The seeds are stored in the many woody fruit studding the dried, old, fire-resistant inflorescence, and after these capsules eventually open after wildfires a few years later, are dispersed by means of the wind.

===Similar species===
In his original 1910 description, Phillips found this species most similar to P. humiflora, being distinguished by its narrow, decurrent leaves, and P. acerosa, from which it differs in the shape of its calyx.

==Distribution==
Protea decurrens is endemic to the Western Cape province of South Africa. The plant is found from Shaw's Pass (from Hermanus through the Kleinrivier Mountains to Caledon) to the Langeberg, and on the Potberg. Within this region it also grows near the town of Riversdale along the Correnterivier, along the Keurboomsrivier, and around the towns of Riversdale and Swellendam. It is known from twenty-five populations, these are fragmented (i.e. bits of once larger populations). Although its extent of occurrence is much larger, its area of occupancy is only 180–184 km².

==Ecology==
Pollination occurs through visits to the flower heads by species of rats and mice. Periodic wildfires destroy the adult plants, but the seeds can survive such an event. It is a short-lived re-seeder with a generation lasting 15 to 20 years.
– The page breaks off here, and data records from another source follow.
Background: an optimization exercise with open tools, aiming at small area, a short achievable clock period and few clock cycles per item. Do not read the settings as production practice.
The RTL was checked by simulation tests, not by an equivalence proof against the original design.

**flow/config.mk**
```make
export PLATFORM = sky130hd
export DESIGN_NAME = fs_group_descriptor_checksum_core
export DESIGN_NICKNAME = fs_group_descriptor_checksum_core
export VERILOG_FILES = /design/flow/design.v
export SDC_FILE = /design/flow/constraint.sdc
export NUM_CORES = 4
export LEC_CHECK = 0
export CAP_MARGIN = 20
export CORE_MARGIN = 2
export CORE_UTILIZATION = 60
export SETUP_SLACK_MARGIN = 5
export SLEW_MARGIN = 20
```
**flow/constraint.sdc**
```tcl
create_clock -name core_clock -period 10.0 [get_ports {clk}]
set_input_delay 2.0000 -clock core_clock [delete_from_list [all_inputs] [get_ports {clk}]]
set_output_delay 2.0000 -clock core_clock [all_outputs]
set_load 0.01 [all_outputs]
```
**flow/design.v**
```verilog
`timescale 1ns / 1ps
package fgdc_pkg;
	localparam logic [31:0] POLY32 = 32'h82F6_3B78;
	localparam logic [31:0] POLY16 = 32'h0000_A001;
	localparam logic [15:0] CRC16_INIT = 16'hFFFF;
	localparam logic [1:0] MODE_NONE   = 2'd0;
	localparam logic [1:0] MODE_META   = 2'd1;
	localparam logic [1:0] MODE_LEGACY = 2'd2;
	localparam int REG_INDEX_W = 3;
	localparam logic [REG_INDEX_W-1:0] REG_MODE      = 3'd0;
	localparam logic [REG_INDEX_W-1:0] REG_SEED      = 3'd1;
	localparam logic [REG_INDEX_W-1:0] REG_VID_LOW   = 3'd2;
	localparam logic [REG_INDEX_W-1:0] REG_VID_HIGH  = 3'd3;
	localparam logic [REG_INDEX_W-1:0] REG_DESC_SIZE = 3'd4;
	localparam logic [REG_INDEX_W-1:0] REG_WIDE      = 3'd5;
	function automatic logic [31:0] step8(input logic [31:0] c, input logic [31:0] poly);
		logic [31:0] r;
		r = c;
		for (int k = 0; k < 8; k++) begin
			r = r[0] ? ((r >> 1) ^ poly) : (r >> 1);
		end
		step8 = r;
	endfunction
	function automatic logic [15:0] crc16_byte(input logic [15:0] c, input logic [7:0] b);
		logic [15:0] r;
		r = c ^ {8'h0, b};
		for (int k = 0; k < 8; k++) begin
			r = r[0] ? ((r >> 1) ^ 16'hA001) : (r >> 1);
		end
		crc16_byte = r;
	endfunction
	function automatic logic [15:0] uuid_crc_zero();
		logic [15:0] c;
		c = CRC16_INIT;
		for (int i = 0; i < 16; i++) begin
			c = crc16_byte(c, 8'h00);
		end
		uuid_crc_zero = c;
	endfunction
	localparam logic [15:0] UUID_CRC_RESET = uuid_crc_zero();
endpackage
`timescale 1ns / 1ps
`timescale 1ns / 1ps
module fs_group_descriptor_checksum_core #(
	parameter logic [6:0] MAX_DESC_BYTES = 7'd64
) (
	input  logic                               clk,
	input  logic                               arst_n,
	input  logic                               cfg_valid,
	output logic                               cfg_ready,
	input  logic [fgdc_pkg::REG_INDEX_W-1:0]   cfg_index,
	input  logic [63:0]                        cfg_data,
	input  logic                               in_valid,
	output logic                               in_ready,
	input  logic [31:0]                        group_number,
	input  logic [7:0]                         data_byte,
	input  logic                               first_byte,
	input  logic                               last_byte,
	output logic                               out_valid,
	input  logic                               out_ready,
	output logic [15:0]                        checksum,
	output logic                               checksum_valid
);
	logic [1:0]  mode_q;
	logic [31:0] seed_q;
	logic [15:0] vla_q;        
	logic [15:0] vhb_q;        
	logic        span64_q;     
	logic [4:0]  span_lo_q;    
	logic        wide_q;
	logic [31:0] crc_q;
	logic [7:0]  ib_q;         
	logic        hv_q;         
	logic        hl_q;         
	logic [6:0]  pos_q;        
	logic [4:0]  cnt_q;        
	logic        cop_q;        
	logic        vlow_q;       
	logic        in_rdy_q;
	logic        cfg_rdy_q;
	logic        ov_q;
	logic [15:0] cs_q;
	logic        cv_q;
	logic        meta, leg;
	logic        in_acc, first_acc, cfg_acc, det, det_vid, pre, proc_h, produce;
	logic        in_desc, field, tail, step_h;
	logic        e_meta, e_leg, e_do;
	logic [7:0]  e_inj;
	logic [31:0] x, y, r_step, kstart;
	logic [7:0]  cfg_byte;
	logic        cop_n, hv_n, hl_n, ov_n;
	logic [4:0]  cnt_n;
	assign meta = (mode_q == fgdc_pkg::MODE_META);
	assign leg  = (mode_q == fgdc_pkg::MODE_LEGACY);
	assign in_acc    = in_valid && in_rdy_q;
	assign first_acc = in_acc && first_byte;
	assign cfg_acc   = cfg_valid && cfg_rdy_q;
	assign det       = cfg_valid && !cfg_rdy_q && !cop_q;
	assign det_vid   = det && (cfg_index == fgdc_pkg::REG_VID_LOW ||
		cfg_index == fgdc_pkg::REG_VID_HIGH);
	assign pre       = !cop_q && (cnt_q != 5'd0);
	assign proc_h    = hv_q && !cop_q && (cnt_q == 5'd0) && !(hl_q && ov_q);
	assign produce   = proc_h && hl_q;
	assign in_desc = !pos_q[6] && (!pos_q[5] || span64_q || (pos_q[4:0] < span_lo_q));
	assign field   = (pos_q[6:1] == 6'b001111);
	assign tail    = pos_q[6] || pos_q[5];
	assign step_h  = in_desc && !(leg && (field || (tail && !wide_q)));
	assign cfg_byte = cfg_data[{cnt_q[2:0], 3'b000} +: 8];
	always_comb begin
		e_meta = 1'b0;
		e_leg  = 1'b0;
		e_inj  = 8'h00;
		e_do   = 1'b0;
		if (cop_q) begin
			e_leg = (cnt_q != 5'd0);
			e_inj = (cnt_q != 5'd0 && cnt_q <= 5'd8) ? ib_q : 8'h00;
			e_do  = 1'b1;
		end else if (pre) begin
			e_meta = meta;
			e_leg  = leg;
			e_do   = 1'b1;
		end else if (proc_h) begin
			e_meta = meta;
			e_leg  = leg;
			e_inj  = field ? 8'h00 : ib_q;
			e_do   = step_h;
		end
	end
	assign x = crc_q ^ {24'h0, e_inj};
	assign y = (e_meta ? fgdc_pkg::step8(x, fgdc_pkg::POLY32) : 32'h0) |
		(e_leg ? fgdc_pkg::step8(x, fgdc_pkg::POLY16) : 32'h0);
	assign r_step = e_do ? y : crc_q;
	assign kstart = meta ? seed_q : {16'h0, fgdc_pkg::UUID_CRC_RESET ^ vla_q ^ vhb_q};
	always_comb begin
		cop_n = cop_q;
		cnt_n = cnt_q;
		if (cop_q) begin
			cnt_n = cnt_q + 5'd1;
			if ((cnt_q == 5'd8 && !vlow_q) || cnt_q == 5'd16) begin
				cop_n = 1'b0;
				cnt_n = 5'd0;
			end
		end else if (det_vid) begin
			cop_n = 1'b1;
			cnt_n = 5'd0;
		end else if (first_acc) begin
			cnt_n = 5'd4;
		end else if (pre) begin
			cnt_n = cnt_q - 5'd1;
		end
	end
	assign hv_n = in_acc || (hv_q && !proc_h);
	assign hl_n = in_acc ? last_byte : hl_q;
	assign ov_n = produce || (ov_q && !out_ready);
	always_ff @(posedge clk or negedge arst_n) begin
		if (!arst_n) begin
			mode_q    <= fgdc_pkg::MODE_NONE;
			seed_q    <= '0;
			vla_q     <= '0;
			vhb_q     <= '0;
			span64_q  <= 1'b0;
			span_lo_q <= '0;
			wide_q    <= 1'b0;
		end else begin
			if (cfg_acc) begin
				case (cfg_index)
					fgdc_pkg::REG_MODE: mode_q <= cfg_data[1:0];
					fgdc_pkg::REG_SEED: seed_q <= cfg_data[31:0];
					fgdc_pkg::REG_DESC_SIZE: begin
						span64_q  <= cfg_data[6];
						span_lo_q <= (cfg_data[6] || !cfg_data[5]) ? 5'd0 : cfg_data[4:0];
					end
					fgdc_pkg::REG_WIDE: wide_q <= cfg_data[0];
					default: ;
				endcase
			end
			if (cop_q && cnt_q == 5'd8 && !vlow_q) begin
				vhb_q <= y[15:0];
			end
			if (cop_q && cnt_q == 5'd16) begin
				vla_q <= y[15:0];
			end
		end
	end
	always_ff @(posedge clk or negedge arst_n) begin
		if (!arst_n) begin
			hv_q      <= 1'b0;
			cnt_q     <= '0;
			cop_q     <= 1'b0;
			in_rdy_q  <= 1'b1;
			cfg_rdy_q <= 1'b0;
			ov_q      <= 1'b0;
			cv_q      <= 1'b0;
		end else begin
			hv_q      <= hv_n;
			cnt_q     <= cnt_n;
			cop_q     <= cop_n;
			in_rdy_q  <= !cop_n && (cnt_n == 5'd0) && !(hv_n && hl_n && ov_n);
			cfg_rdy_q <= (det && !det_vid) || (cop_q && cnt_q == 5'd7);
			ov_q      <= ov_n;
			cv_q      <= meta || leg;
		end
	end
	always_ff @(posedge clk) begin
		crc_q <= first_acc ? (kstart ^ group_number) : r_step;
		if (in_acc) begin
			ib_q  <= data_byte;
			hl_q  <= last_byte;
			pos_q <= first_byte ? 7'd0 : (pos_q[6] ? pos_q : pos_q + 7'd1);
		end else if (cop_q && cnt_q <= 5'd7) begin
			ib_q <= cfg_byte;
		end
		if (det_vid) begin
			vlow_q <= (cfg_index == fgdc_pkg::REG_VID_LOW);
		end
		if (produce) begin
			cs_q <= r_step[15:0];
		end
	end
	assign in_ready       = in_rdy_q;
	assign cfg_ready      = cfg_rdy_q;
	assign out_valid      = ov_q;
	assign checksum       = cs_q;
	assign checksum_valid = cv_q;
endmodule
```
**flow/run.sh**
```bash
#!/bin/bash
# synth_recipe.tcl (not shown) runs the flow's synth.tcl, then flattens the netlist and writes it again
# the make line also repeats each setting of config.mk as NAME=value (left out here)
make -C /OpenROAD-flow-scripts/flow DESIGN_CONFIG=/design/flow/config.mk WORK_HOME=/design/flow/orfs CLKGATE_MAP_FILE= SYNTH_SCRIPT=/design/flow/synth_recipe.tcl finish
```
==> impl_results.md, run 1 <==
* Status: complete, no violations
* Post-synth top flop: dfrtp_1
* Initial antenna violation count at 0
* Max Cap Violations at 0
* Inst Count DP at 1,134
* Final ANT Viol Nets at 0
* Met3 usage at 0.07718
* Startpoint types: flip-flop
* Layout Nets at 1,093
* Worst Setup Path Type: reg -> reg
* Maximum net fanout on the critical path at 21
* CTS sink cnt at 149
* Grt total ovfl at 0
* CTS tree: yes
* Total Die Area at 16,080 um^2
* Initial Util at 0.6180
* Share of cells above drive strength 1 at 0.1538
* Final Non-Filler Cells at 1,167
* Cell area after layout at 11,110 um^2
* Top Ports at 134
* Placed instance area at 10,520 um^2
* Core ar. at 14,640 um^2
* Hold-fix buffers, CTS at 0
* DP HPWL at 19,330 um
* Via density at 6.262
* Die X at 126.8 um
* Main area contributors after synthesis: dfrtp_1 (23%), edfxtp_1 (16%), mux2_2 (8.3%), xor2_1 (5.3%), xnor2_1 (5.2%)
* Worst Max-Slew Pin Slew at 0.9038 ns
* H-tree Lvls at 4
* Final setup violation count at 0
* Cells after synthesis at 851
* Vias in the first global route at 7,223
* Hold Violations, Final at 0
* Root buf cell: clkbuf_16
* CP required at 10.17 ns
* CTS max path bufs at 2
* Final GP Congestion at 0.9375
* Layout Skew at 0.009508 ns
* Asr flop ratio synth at 0.5638
* WL per Instance at 22.37 um
* DR vias at 7,308
* Post-synthesis sequential area ratio at 0.4293
* First drt pass iteration count at 6
* Post-synth EDFFs at 48
* Syn Nets at 975
* CTS buffer count at 17
* Mapped cell area at 9050 um^2
* First-pass GRT wire length at 40,590 um
* Area leader, netlist: dfrtp_1
* Syn avg cell area at 10.63 um^2
* Yosys warning total at 1
* Max_slew headroom at 0.3919
* Pins over their slew limit at 0
* CP cell instances: inv_1 -> ha_1 -> nor4b_4 -> nand3_2 -> o22ai_4 -> a32o_1 -> xor2_2 -> xnor3_2 -> xnor3_1 -> a21oi_1 -> o21ba_2 -> mux2_2
* Die span in y at 126.8 um
* Clk latency of the worst-skew pair at 0.42 ns
* Fin crit share at 0.4668
* Post-CTS Setup Inserts at 0
* Crit path DAT at 4.84 ns
* Total GRT Usage at 0.3357
* Synth top area share at 0.2295
* Clock-pin slew on the worst setup and hold paths at 0.06 ns
* Top-count cell post-synth: nand2_1
* Most frequent cells after synthesis: nand2_1 (112), dfrtp_1 (83), mux2_2 (67), nor2_1 (58), xor2_1 (55)
* Worst path slowest cell: dfrtp_2
* Cell variety after synth at 68
* Pin count of the biggest net entering global routing at 83
* Met2 Use GR at 0.5168
* Initial DRC Count at 696
* Port Buffers at 133
* Row count at 44
* FF+latch count, synth at 149
* Max incr delay on CP at 0.59 ns
* Layer carrying the most global-route usage: met2
* RSZ-0062 raised after global routing: no
* Fin util at 0.7590
* Fin Setup TNS at 0 ns
* Final WL at 26,110 um
* F_max at 0.2142 GHz
* Met1 Track Usage GR at 0.4761
* DRC viols at 0
* Layout area overhead at 22.81%
* Final Critical Period at 4.668 ns
* Worst hold-check path type: reg -> reg
* CP Capture Type: flip-flop
-- critical path, delay by kind of cell, from the launching register on --
kind / cells / cell delay, ns
multiplexers: 1 / 0.28
buffers and inverters: 1 / 0.17
AO/OA/AOI/OAI: 4 / 1.32
flip-flops: 1 / 0.59
adder cells (fa/ha/maj): 1 / 0.20
AND/OR/NAND/NOR: 2 / 0.65
XOR/XNOR: 3 / 1.18
-- per-stage QoR --
stage | worst slack, ns | hold WS [ns]
after global placement | 5.179 | 0.4662
after floorplan | 5.390 | 0.4498
final | 5.332 | 0.5063
after CTS | 5.155 | 0.5025
after global routing | 5.046 | 0.5258
after detailed placement | 4.890 | 0.4703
The plant grows in a fynbos or renosterveld. It found growing in substrates of silcrete or ferricrete gravel, at altitudes of 150 to 700 metres.

==Conservation==
In the 1990s this was considered a rather unknown species, being cryptic and easily overlooked, and it was believed not to be threatened and probably more common, but at the same time possibly endangered with extinction. Nonetheless, it has a restricted range, and in 1996 its conservation status was assessed as 'vulnerable' by the South African National Biodiversity Institute (SANBI). In 2009 this was upgraded to 'endangered', but as of 2019 it is considered 'near threatened' by SANBI, with a population decreasing in numbers. Near threatened is because SANBI has inferred that the total population will be reduced in 2049 by 21-27%, based on the recent rate of habitat loss. Population decline is caused by habitat loss to afforestation, agriculture, habitat degradation by Australian invasive plants of the genera Hakea and Acacia, overgrazing by livestock, too frequent wildfires, as well as unexplained reasons in some cases. Too frequent fires do not give the plants time to mature and set seed. Much of the more hilly habitat has been destroyed to plant trees, and in the lowlands habitat is eyed for production of wheat; both industries saw a slight expansion in Riversdale, Swellendam and Shaw's Pass in the 2010s. Some 61% of the original habitat has been irreversibly altered. Only two populations are located within protected areas.

Despite this all, in 2019 SANBI continued to caution that "this species is probably more common in suitable habitat than is currently known", it is simply difficult to find and understudied. The population is estimated to be large.